Science fiction not only popularized the idea of the cyborg, but it also predicted the integration of cyborgs into athletic competitions such as the Olympics. In Achilles’ Choice (that’s some cover, eh?), a book by Larry Nivens and Steven Barnes, the futuristic world is ruled by an elite class who are enhanced and linked by internal computers. In order to become one of the elite, people have to compete in an Olympics competition that tests academic, athletic, and artistic abilities. The contenders have to choose whether to “boost”—basically dialing up their bodies to a maximum and unsustainable output—to improve their chances of winning. Boosting makes competitive success far more likely, but if one boosts and doesn’t win, death within ten years is certain. The detrimental effects of boosting can only be mitigated by winning the competition and becoming one of the linked.

While not Nivens’ best book by any means, the concept of athletes—or anyone, really, who has to make a weighty decision to keep up with the technologically enhanced elite rings more true all the time.

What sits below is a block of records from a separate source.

`src/rtl/spm_pkg.sv`:
```
package spm_pkg;

  typedef struct packed {
    logic sum;
    logic cout;
  } fa_res_t;

  // One-bit full adder
  function automatic fa_res_t full_add(input logic a, input logic b, input logic ci);
    fa_res_t r;
    r.sum  = a ^ b ^ ci;
    r.cout = (a & b) | (a & ci) | (b & ci);
    return r;
  endfunction

  // Partial-product bit: multiplicand bit gated by the serial multiplier bit
  function automatic logic pp_bit(input logic x, input logic y);
    return x & y;
  endfunction

endpackage

```
`src/rtl/spm_link.sv`:
```
module spm_link (
  input  logic clk,
  input  logic rst,
  input  logic d,
  output logic q
);

  always_ff @(posedge clk) begin
    if (rst) q <= 1'b0;
    else     q <= d;
  end

endmodule

```
`src/rtl/spm_cell.sv`:
```
module spm_cell
  import spm_pkg::*;
(
  input  logic clk,
  input  logic rst,
  input  logic x_bit,
  input  logic y_bit,
  input  logic ps_in,
  output logic ps_out,
  output logic carry_q
);

  logic    pp;
  fa_res_t add_res;

  always_comb begin
    pp      = pp_bit(x_bit, y_bit);
    add_res = full_add(pp, ps_in, carry_q);
  end

  assign ps_out = add_res.sum;

  // Local carry: fed back into this cell's adder in the next slot
  always_ff @(posedge clk) begin
    if (rst) carry_q <= 1'b0;
    else     carry_q <= add_res.cout;
  end

endmodule

```
`src/rtl/spm_array.sv`:
```
module spm_array #(
  parameter int N = 5
) (
  input  logic         clk,
  input  logic         rst,
  input  logic [N-1:0] mcand,
  input  logic         mplier_bit,
  output logic         prod_bit
);

  localparam int LINKS = N - 1;

  // Named internal events, visible to the bound checker
  logic [N-1:0]     cell_sum;   // combinational sum leaving each cell
  logic [N-1:0]     carry_q;    // carry register of each cell
  logic [N-1:0]     ps_in;      // sum entering each cell
  logic [LINKS-1:0] link_q;     // link_q[j] holds last slot's sum of cell j+1

  generate
    for (genvar j = 0; j < N; j++) begin : g_cell
      spm_cell u_cell (
        .clk     (clk),
        .rst     (rst),
        .x_bit   (mcand[j]),
        .y_bit   (mplier_bit),
        .ps_in   (ps_in[j]),
        .ps_out  (cell_sum[j]),
        .carry_q (carry_q[j])
      );
      if (j == N - 1) begin : g_end
        assign ps_in[j] = 1'b0;
      end else begin : g_mid
        spm_link u_link (
          .clk (clk),
          .rst (rst),
          .d   (cell_sum[j+1]),
          .q   (link_q[j])
        );
        assign ps_in[j] = link_q[j];
      end
    end
  endgenerate

  // Output register on the cell nearest the output
  spm_link u_out (
    .clk (clk),
    .rst (rst),
    .d   (cell_sum[0]),
    .q   (prod_bit)
  );

endmodule

```
`config.mk`:
```
export PLATFORM = sky130hd
export DESIGN_NAME = spm_array
export DESIGN_NICKNAME = d
export VERILOG_FILES = /design/src/rtl/spm_pkg.sv /design/src/rtl/spm_link.sv /design/src/rtl/spm_cell.sv /design/src/rtl/spm_array.sv
export SDC_FILE = /design/constraint.sdc
export NUM_CORES = 1
export LEC_CHECK = 0
export BUFFER_PORTS_ARGS = -buffer_cell sky130_fd_sc_hd__buf_2
export CORE_AREA = 5 5 42 44
export CTS_BUF_LIST = sky130_fd_sc_hd__clkbuf_4
export CTS_CLUSTER_SIZE = 25
export DETAILED_ROUTE_END_ITERATION = 16
export DIE_AREA = 0 0 47 49
export RECOVER_POWER = 25
export SKIP_LAST_GASP = 1
export SYNTH_ARGS = -nofsm -noshare
export SYNTH_HDL_FRONTEND = slang
export SYNTH_SLANG_ARGS = --single-unit
```
`constraint.sdc`:
```
create_clock -name clk -period 1.3 [get_ports clk]
set_clock_uncertainty 0.05 [all_clocks]
set_input_delay 0.065 -clock clk [delete_from_list [all_inputs] [get_ports clk]]
set_output_delay 0.065 -clock clk [all_outputs]
set_load 0.02 [all_outputs]
```
==> results of run 1 <==
## per-stage QoR
stage               setup slack, ps  std cells  area [um^2]
CTS                           162.2         66        493.0
global route                  132.7         66        491.7
detailed placement            170.8         62        466.7
floorplan                     206.1         39        417.9
finish                        171.6         66        491.7
global placement              194.7         62        466.7
## cell families after synthesis
| family | after synthesis | synth area share [%] |
|---|---|---|
| adders and majority gates | 5 | 22.16 |
| and+or+nand+nor | 15 | 20.06 |
| buffers and inverters | 9 | 9.880 |
| DFF | 10 | 47.90 |
## area by class of cell
cell class / count / area (um^2)
multi-input combinational: 20 / 176.4
sequential: 10 / 200.2
fill: 155 / 909.6
clock buffer: 3 / 22.52
inverter: 8 / 30.03
clock inverter: 1 / 3.754
timing repair buffer: 8 / 38.79
tap: 16 / 20.02
## cell usage after synthesis
library cell / n
sky130_fd_sc_hd__dfxtp_1: 10
sky130_fd_sc_hd__inv_1: 8
sky130_fd_sc_hd__nor2_1: 6
sky130_fd_sc_hd__fa_1: 4
sky130_fd_sc_hd__nand2_1: 4
sky130_fd_sc_hd__and2_1: 1
sky130_fd_sc_hd__buf_6: 1
sky130_fd_sc_hd__ha_1: 1
sky130_fd_sc_hd__nor2_2: 1
sky130_fd_sc_hd__nor2_4: 1
sky130_fd_sc_hd__nor2b_2: 1
sky130_fd_sc_hd__nor2b_4: 1
## final timing paths
path                                                from                       end  slack [ps]  cells after the start
worst max-delay path            g_cell[1].u_cell.carry_q  g_cell[0].g_mid.u_link.q         170                      3
worst min-delay path                                 rst  g_cell[0].u_cell.carry_q          70                      2
worst max register to register  g_cell[1].u_cell.carry_q  g_cell[0].g_mid.u_link.q         170                      3
worst min register to register  g_cell[4].u_cell.carry_q  g_cell[4].u_cell.carry_q         540                      2
## sequential cells by signal (all words and copies together) (netlist names)
name / cells
u_out.q: 1
g_cell.g_mid.u_link.q: 4
g_cell.u_cell.carry_q: 5
## routing by layer
layer | up-vias | GRT usage, %
met5 | - | 0
met3 | 2 | 2.583
met1 | 125 | 8.617
met4 | 0 | 5.530
li1 | 130 | -
met2 | 6 | 8.371
## report_power, final
part | switching, mW | leakage, nW | internal (mW)
registers | 0.00339 | 0.0816 | 0.321
clock network | 0.103 | 0.0154 | 0.111
logic | 0.0371 | 0.0964 | 0.0279
total | 0.144 | 0.193 | 0.460
## worst reg2reg max path: stages (launching register included)
cell and delay (ps):
sky130_fd_sc_hd__dfxtp_1 310, sky130_fd_sc_hd__inv_1 50, sky130_fd_sc_hd__fa_1 580, sky130_fd_sc_hd__nor2_4 30
==> impl_results.md, run 1 <==
- Number of antenna violations at the first check in global routing: 0
- Final net count: 64
- Height of the die: 49 um
- Average instance area after synthesis: 10.72 um^2
- Via/cell ratio: 3.985
- Diodes inserted: 0
- Htree depth: 1
- Power after layout: 603.8 uW
- Top Layer Used: met4
- Final routed DRC violation total: 0
- Post-CTS Hold Buffers: 0
- Width of the chip: roughly 47 um
- Minimum period implied by the final worst setup slack: approximately 1100 ps
- WP data arrival: approximately 1200 ps
- Routed length per placed instance: ~8.6 um
- Number of buffers inserted by port buffering: 8
- Kind of start point of the critical path: flop
- Path type of the worst min-delay path: in -> reg
- First DRT Iteration DRCs: 0
- Number of detailed-routing iterations run before antenna repair: 1
- Placer Congestion: between 0.6 and 0.7
- Setup TNS: 0 ps
- DR WL met3: around 50 um
- Die Area: 2303 um^2
- Count of buffering cells on the critical path with inverters included: 1
- Worst slack on hold paths: 72.65 ps
- Largest net degree at the start of global routing: 11
- Number of setup violations in the final report: 0
- Remaining antenna violation count: 0
- Post-Synthesis Cell Area: ~420 um^2
- Number of clock sinks seen by CTS: 10
- GRT Overall Usage: under 10%
- Final period util: about 87%
- Share of post-route cells with drive strength above 1: ~28%
- Synthesized Nets: 52
- Number of setup buffers added after CTS: 0
- Wire length of the first global-routing pass: about 1100 um
- P_leak: a little under 0.2 nW
- Biggest area consumer among synthesized cells: sky130_fd_sc_hd__dfxtp_1
- Synthesized instance count: 39
- Leading cell types in the layout, fill and taps excluded: 10 x sky130_fd_sc_hd__dfxtp_1, 8 x sky130_fd_sc_hd__inv_1, 7 x sky130_fd_sc_hd__buf_2, 6 x sky130_fd_sc_hd__nor2_1
- Total length of routed met2 wires: around 270 um
- Unrepaired setup endpoints after global routing: false
- Final-report hold violation count: 0
- Slowest-stage cell, CP: sky130_fd_sc_hd__fa_1
- Peak supply drop: between 400 and 500 uV
- Cells taking the most area after synthesis: sky130_fd_sc_hd__dfxtp_1 48%, sky130_fd_sc_hd__fa_1 19%, sky130_fd_sc_hd__inv_1 7.2%, sky130_fd_sc_hd__nor2_1 5.4%, sky130_fd_sc_hd__nand2_1 3.6%
- Dominant delay contributor by cell family on the critical path: adder cells
- Buffer depth of the longest clock path: 2
- Number of vias after detailed routing: 263
- Most frequent standard cell in the layout excluding fill and tap cells: sky130_fd_sc_hd__dfxtp_1
- Pin slew with the least headroom to its limit: ~250 ps
- Post-synthesis to final-layout area growth: 17.66%
- Max-slew violation count: 0
- Critical path type: reg -> reg
- Number of synthesis warnings: 0
- Relative slew slack: 83.02%
- Power Density: around 1200 nW/um^2
- Max-cap violation count: 0
- Share of the synthesized area in the top cell type: a little under half
- M1 wire length: approximately 240 um
- Highest attainable clock frequency: approximately 890 MHz
- Run status: complete, no violations
- Final wirelength: 567 um
- Clock transition at the registers of the reported paths: 70 ps
- Flip-flop and latch count after synthesis: 10
- Setup crit end kind: flop
- CP max stage delay: ~580 ps
- Overflow left after global routing: 0
- Post-layout utilization of the core: a little over a third
- Sequential share of the synthesized area: between 40% and 50%
- Initial standard-cell utilization of the core: between 20% and 30%
- CP required: roughly 1400 ps
- Cell at the root of the clock tree: sky130_fd_sc_hd__clkbuf_4
- Top fanout value on the critical path: 1
- Number of clock buffers inserted by TritonCTS: 3
- Cell-by-cell listing of the critical path: inv_1, fa_1, nor2_4
- Number of resized instances in the post-cts repair step: 0
- Clock latency on the worst-skew pair: 260 ps
- Number of distinct library cell variants in the gate-level netlist after synthesis: 12
- TritonCTS clock tree: built
- Ports placed on the boundary: 9
- Core footprint: between 1000 and 1500 um^2
- Row Count: 14
- DP Wirelength: around 440 um
- Via count of the first global-routing pass: 268
Note: power is estimated with default switching activity, not from simulation.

These days, there are drugs that enhance physical performance, as well as drugs that enhance attention span, focus, memory, and other aspects of mental performance. But now, that’s just the tip of the iceberg.

While it might seem drastic, there are people who would opt for voluntary amputations, and some who would rather have prosthetics than even functional human limbs. This gets back to Pistorius and whether his prosthetics offer advantages. This also makes me think of an article I read recently about Daniel Engelbrecht, a German soccer player who began suffering serious career- and potentially life-threatening heart problems at the age of 22. In an effort to save his game, as well as his life, doctors implanted a defibrillator that can deliver up to 800 volts to try and jumpstart a failing heart rhythm. Because of an irregular heartbeat caused by a rogue node that doctors had difficulty disabling, there was a terrifying span of time in which Engelbrecht’s defibrillator could have killed him, but that was corrected during surgery and Engelbrecht—now a cyborg—made an improbable return to professional soccer this fall. It seems likely that we’ll hear more and more stories like this, which raises the question: Could we eventually reach a point that we opt to substitute our working human parts for more efficient bionic ones?

Time will tell the answer to that question, but regardless, a futuristic version of the Olympics is on the way: the Cybathon. The National Center of Competence Research is sponsoring the Cyborg Olympics, which will be hosted in Switzerland next October and will feature a bike race, leg race, wheelchair race, exoskeleton race, arm prosthetics race and Brain Computer Interface race for competitors with full paralysis. Competitors’ efforts represent a partnership between their own physical and mental abilities and the abilities of the machines they’re using to compete. Thus, both the athletes and the companies that create the technology will win awards.

It will be interesting to compare the cyborg athletes’ achievements to those of non-technology-assisted athletes. The Cybathon might raise more questions than it settles with regards to the benefits of technology and how much of a “boost” it gives competitors, but it sure will be interesting.